**** Records for this exercise

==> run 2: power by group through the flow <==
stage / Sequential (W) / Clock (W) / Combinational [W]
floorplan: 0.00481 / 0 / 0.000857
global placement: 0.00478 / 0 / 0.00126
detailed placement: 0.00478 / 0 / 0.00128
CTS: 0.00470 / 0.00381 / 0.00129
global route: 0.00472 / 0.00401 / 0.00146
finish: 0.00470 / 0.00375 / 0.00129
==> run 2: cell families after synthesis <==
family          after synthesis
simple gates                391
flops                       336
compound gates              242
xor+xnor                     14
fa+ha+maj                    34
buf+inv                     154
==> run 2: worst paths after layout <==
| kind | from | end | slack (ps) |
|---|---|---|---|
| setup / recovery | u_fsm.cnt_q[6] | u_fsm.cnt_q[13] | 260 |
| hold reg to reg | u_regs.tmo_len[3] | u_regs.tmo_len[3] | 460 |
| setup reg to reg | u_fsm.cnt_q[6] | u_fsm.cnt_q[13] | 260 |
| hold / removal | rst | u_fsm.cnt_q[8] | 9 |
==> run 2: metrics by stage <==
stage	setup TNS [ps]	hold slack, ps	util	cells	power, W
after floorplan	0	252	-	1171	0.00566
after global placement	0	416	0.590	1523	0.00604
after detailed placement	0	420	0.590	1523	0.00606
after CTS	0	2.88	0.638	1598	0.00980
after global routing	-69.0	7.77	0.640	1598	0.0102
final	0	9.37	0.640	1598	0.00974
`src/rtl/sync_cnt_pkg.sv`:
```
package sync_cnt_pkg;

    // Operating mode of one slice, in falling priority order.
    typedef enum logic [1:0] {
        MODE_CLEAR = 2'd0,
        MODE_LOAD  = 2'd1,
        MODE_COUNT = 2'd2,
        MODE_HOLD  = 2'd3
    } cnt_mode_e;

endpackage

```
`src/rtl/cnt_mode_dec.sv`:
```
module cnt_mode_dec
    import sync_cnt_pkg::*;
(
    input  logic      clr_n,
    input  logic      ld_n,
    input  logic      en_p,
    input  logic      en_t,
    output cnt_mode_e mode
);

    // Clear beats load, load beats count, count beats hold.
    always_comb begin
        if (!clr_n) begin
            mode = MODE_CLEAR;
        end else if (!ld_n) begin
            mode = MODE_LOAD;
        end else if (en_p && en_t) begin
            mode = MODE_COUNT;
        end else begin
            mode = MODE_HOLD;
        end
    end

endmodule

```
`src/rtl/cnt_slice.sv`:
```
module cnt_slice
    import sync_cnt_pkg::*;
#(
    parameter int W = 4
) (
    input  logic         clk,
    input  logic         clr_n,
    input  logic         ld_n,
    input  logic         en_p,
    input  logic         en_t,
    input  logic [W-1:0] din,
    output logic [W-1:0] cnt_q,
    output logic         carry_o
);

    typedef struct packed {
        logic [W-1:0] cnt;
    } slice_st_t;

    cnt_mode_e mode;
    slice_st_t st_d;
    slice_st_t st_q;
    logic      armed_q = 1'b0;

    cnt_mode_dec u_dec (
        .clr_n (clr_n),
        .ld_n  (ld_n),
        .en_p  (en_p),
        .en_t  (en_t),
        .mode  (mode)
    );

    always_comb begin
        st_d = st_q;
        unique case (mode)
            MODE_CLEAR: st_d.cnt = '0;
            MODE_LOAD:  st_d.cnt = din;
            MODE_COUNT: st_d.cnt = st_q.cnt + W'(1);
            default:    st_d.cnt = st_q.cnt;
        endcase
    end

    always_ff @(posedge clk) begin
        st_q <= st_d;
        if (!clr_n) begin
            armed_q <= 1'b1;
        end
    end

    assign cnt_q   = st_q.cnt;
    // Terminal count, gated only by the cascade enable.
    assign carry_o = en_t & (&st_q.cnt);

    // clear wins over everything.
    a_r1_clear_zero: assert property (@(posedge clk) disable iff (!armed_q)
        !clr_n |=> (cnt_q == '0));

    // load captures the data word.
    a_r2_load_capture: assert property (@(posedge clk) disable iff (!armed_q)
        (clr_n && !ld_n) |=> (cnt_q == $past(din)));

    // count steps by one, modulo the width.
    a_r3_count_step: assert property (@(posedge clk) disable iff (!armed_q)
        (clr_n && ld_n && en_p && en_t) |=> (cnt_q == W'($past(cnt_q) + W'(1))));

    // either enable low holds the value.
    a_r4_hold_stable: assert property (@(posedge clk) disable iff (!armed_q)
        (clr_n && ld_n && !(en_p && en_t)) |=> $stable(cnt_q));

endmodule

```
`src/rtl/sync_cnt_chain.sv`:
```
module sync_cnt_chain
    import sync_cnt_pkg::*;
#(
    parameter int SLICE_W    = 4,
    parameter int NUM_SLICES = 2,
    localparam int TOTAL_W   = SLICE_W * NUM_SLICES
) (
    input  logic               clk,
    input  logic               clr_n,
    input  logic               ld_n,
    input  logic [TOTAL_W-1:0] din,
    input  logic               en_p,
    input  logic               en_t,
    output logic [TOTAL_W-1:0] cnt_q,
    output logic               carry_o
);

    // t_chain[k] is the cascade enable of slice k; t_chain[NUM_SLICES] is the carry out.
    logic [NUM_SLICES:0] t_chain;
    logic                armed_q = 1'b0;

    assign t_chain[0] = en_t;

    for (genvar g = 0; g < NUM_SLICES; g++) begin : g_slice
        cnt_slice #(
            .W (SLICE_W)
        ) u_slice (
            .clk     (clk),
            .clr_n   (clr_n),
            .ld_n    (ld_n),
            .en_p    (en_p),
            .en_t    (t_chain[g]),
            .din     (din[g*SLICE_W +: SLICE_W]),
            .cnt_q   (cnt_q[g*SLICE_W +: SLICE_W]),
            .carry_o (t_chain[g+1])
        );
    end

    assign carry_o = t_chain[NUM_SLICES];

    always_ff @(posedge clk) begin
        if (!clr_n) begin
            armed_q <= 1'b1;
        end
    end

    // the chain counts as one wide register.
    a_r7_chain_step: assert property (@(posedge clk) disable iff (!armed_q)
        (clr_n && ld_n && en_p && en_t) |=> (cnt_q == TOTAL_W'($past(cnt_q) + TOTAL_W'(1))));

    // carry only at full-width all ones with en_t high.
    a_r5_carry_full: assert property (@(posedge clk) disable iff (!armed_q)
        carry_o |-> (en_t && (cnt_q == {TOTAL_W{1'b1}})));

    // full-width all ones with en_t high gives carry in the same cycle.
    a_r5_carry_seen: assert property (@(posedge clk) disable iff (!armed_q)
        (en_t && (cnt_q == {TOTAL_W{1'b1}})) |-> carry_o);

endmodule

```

********
**** Records for this exercise

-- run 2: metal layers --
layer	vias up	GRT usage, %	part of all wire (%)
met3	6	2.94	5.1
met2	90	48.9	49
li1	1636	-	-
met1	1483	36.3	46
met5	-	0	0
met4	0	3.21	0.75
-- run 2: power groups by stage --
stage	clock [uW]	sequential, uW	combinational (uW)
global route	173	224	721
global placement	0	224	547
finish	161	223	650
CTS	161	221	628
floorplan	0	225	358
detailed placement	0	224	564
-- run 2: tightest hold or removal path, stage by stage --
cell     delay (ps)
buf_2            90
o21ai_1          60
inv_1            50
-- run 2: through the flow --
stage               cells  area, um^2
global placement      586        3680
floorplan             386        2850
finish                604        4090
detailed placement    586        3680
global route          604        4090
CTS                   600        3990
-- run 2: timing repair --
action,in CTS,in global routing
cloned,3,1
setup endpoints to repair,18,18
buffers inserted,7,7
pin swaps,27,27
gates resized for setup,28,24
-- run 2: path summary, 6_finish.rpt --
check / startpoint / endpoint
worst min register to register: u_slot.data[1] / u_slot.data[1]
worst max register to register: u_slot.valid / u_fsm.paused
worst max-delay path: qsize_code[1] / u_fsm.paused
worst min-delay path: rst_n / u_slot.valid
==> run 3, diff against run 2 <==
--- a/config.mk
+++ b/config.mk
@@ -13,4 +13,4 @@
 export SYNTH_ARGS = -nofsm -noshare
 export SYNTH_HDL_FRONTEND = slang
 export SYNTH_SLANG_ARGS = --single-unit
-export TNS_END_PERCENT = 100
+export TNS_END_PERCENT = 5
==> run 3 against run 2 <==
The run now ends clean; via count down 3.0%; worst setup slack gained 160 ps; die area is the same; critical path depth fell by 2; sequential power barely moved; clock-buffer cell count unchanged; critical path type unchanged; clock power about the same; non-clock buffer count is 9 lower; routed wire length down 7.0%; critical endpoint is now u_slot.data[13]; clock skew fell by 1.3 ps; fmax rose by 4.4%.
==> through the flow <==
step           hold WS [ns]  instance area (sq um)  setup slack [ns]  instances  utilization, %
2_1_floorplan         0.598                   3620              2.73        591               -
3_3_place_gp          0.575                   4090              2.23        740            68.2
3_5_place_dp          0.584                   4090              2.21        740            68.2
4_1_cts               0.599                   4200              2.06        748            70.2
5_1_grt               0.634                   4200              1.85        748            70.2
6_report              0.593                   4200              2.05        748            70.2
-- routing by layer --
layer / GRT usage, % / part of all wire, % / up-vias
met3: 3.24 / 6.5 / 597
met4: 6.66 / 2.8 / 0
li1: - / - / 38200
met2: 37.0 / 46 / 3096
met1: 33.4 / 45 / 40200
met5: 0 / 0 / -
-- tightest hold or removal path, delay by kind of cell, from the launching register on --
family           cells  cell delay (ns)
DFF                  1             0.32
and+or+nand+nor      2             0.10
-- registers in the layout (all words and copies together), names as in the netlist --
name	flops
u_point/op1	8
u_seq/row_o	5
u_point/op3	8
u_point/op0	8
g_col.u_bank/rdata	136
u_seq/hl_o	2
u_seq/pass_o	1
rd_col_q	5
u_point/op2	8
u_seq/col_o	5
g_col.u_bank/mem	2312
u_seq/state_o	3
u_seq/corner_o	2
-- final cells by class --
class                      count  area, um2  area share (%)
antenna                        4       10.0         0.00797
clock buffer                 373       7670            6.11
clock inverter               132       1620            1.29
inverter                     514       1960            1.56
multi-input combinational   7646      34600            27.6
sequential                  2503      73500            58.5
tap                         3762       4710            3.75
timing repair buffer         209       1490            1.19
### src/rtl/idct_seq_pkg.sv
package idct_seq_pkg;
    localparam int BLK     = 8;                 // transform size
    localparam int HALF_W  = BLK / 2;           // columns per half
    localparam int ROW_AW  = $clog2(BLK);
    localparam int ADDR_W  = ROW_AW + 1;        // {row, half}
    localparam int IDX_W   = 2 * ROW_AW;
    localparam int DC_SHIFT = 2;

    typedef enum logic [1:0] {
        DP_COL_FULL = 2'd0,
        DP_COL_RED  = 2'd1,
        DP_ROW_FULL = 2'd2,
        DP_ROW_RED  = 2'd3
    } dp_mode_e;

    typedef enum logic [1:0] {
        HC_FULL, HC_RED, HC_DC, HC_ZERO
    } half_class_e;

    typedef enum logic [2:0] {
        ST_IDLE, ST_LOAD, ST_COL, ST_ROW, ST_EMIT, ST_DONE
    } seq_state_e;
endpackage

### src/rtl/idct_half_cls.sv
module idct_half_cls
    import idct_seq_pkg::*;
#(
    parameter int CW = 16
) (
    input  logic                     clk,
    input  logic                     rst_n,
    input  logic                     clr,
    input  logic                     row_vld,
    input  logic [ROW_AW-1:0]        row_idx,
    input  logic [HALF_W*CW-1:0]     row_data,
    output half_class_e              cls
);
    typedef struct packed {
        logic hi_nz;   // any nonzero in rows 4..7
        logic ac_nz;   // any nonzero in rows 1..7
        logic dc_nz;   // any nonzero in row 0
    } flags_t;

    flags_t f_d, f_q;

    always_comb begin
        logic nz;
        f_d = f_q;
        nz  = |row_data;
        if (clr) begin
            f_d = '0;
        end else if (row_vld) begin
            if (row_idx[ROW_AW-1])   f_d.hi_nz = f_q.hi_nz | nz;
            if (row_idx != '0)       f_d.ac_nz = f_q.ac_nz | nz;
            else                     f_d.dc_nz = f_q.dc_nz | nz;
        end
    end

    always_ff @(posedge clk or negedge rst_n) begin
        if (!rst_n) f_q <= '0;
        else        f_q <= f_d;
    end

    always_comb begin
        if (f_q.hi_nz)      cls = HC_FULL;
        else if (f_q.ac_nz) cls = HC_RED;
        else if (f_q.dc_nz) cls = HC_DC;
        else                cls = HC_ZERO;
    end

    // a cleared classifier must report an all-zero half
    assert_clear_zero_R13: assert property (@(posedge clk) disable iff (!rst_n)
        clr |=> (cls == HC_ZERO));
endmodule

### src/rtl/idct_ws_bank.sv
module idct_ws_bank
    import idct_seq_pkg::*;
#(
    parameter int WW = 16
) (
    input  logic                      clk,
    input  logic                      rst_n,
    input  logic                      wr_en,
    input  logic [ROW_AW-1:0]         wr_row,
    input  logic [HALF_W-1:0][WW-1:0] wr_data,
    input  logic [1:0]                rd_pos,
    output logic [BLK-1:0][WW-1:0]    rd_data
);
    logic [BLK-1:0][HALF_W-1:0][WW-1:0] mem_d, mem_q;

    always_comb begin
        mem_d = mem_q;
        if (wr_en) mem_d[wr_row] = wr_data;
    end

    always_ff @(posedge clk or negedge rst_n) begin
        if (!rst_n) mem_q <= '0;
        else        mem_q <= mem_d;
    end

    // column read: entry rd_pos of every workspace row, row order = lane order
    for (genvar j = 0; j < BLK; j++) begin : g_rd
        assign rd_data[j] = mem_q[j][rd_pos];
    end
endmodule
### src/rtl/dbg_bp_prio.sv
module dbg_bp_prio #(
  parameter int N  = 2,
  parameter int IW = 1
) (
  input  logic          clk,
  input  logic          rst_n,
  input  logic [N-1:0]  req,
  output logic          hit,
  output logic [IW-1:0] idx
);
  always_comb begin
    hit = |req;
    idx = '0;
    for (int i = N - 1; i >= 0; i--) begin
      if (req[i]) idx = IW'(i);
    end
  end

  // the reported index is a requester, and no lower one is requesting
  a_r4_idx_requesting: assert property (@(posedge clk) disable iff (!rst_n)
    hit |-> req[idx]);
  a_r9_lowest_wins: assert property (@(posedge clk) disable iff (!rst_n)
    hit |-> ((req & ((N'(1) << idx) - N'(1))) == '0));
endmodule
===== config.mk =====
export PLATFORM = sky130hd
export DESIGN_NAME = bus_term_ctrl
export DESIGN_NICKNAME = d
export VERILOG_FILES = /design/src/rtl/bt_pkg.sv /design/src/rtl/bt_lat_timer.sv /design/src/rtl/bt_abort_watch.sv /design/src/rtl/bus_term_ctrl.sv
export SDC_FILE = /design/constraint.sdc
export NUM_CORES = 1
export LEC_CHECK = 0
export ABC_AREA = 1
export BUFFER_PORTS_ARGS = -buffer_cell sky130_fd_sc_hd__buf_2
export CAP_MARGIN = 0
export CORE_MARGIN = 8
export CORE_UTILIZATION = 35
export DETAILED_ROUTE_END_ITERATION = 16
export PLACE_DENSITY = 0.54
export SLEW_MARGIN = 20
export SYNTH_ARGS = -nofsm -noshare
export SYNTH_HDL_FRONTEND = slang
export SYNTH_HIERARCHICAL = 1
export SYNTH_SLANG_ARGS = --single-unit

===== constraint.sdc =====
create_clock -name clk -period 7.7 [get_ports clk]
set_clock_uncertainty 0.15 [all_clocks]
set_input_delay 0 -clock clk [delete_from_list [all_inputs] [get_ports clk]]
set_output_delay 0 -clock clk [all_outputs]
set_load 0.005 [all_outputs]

********

[Your task] Out of the entries above, write out only the lines between the line holding "-- run 2: timing" and the line holding "check / startpoint / endpoint", inclusive, each exactly as given.

[Answer section]
-- run 2: timing repair --
action,in CTS,in global routing
cloned,3,1
setup endpoints to repair,18,18
buffers inserted,7,7
pin swaps,27,27
gates resized for setup,28,24
-- run 2: path summary, 6_finish.rpt --
check / startpoint / endpoint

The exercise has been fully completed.